* _BRIEF_
Using the records that follow, count the lines containing the word "placement" and give that number only.

* _MATERIAL FOR THIS TASK_
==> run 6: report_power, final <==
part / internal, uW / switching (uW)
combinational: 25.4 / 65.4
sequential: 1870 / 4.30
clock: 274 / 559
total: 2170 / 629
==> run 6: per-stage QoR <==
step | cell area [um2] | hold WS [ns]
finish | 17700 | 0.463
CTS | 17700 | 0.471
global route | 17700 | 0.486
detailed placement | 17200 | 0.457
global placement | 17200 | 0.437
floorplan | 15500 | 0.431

* _FINISHED TASK_
2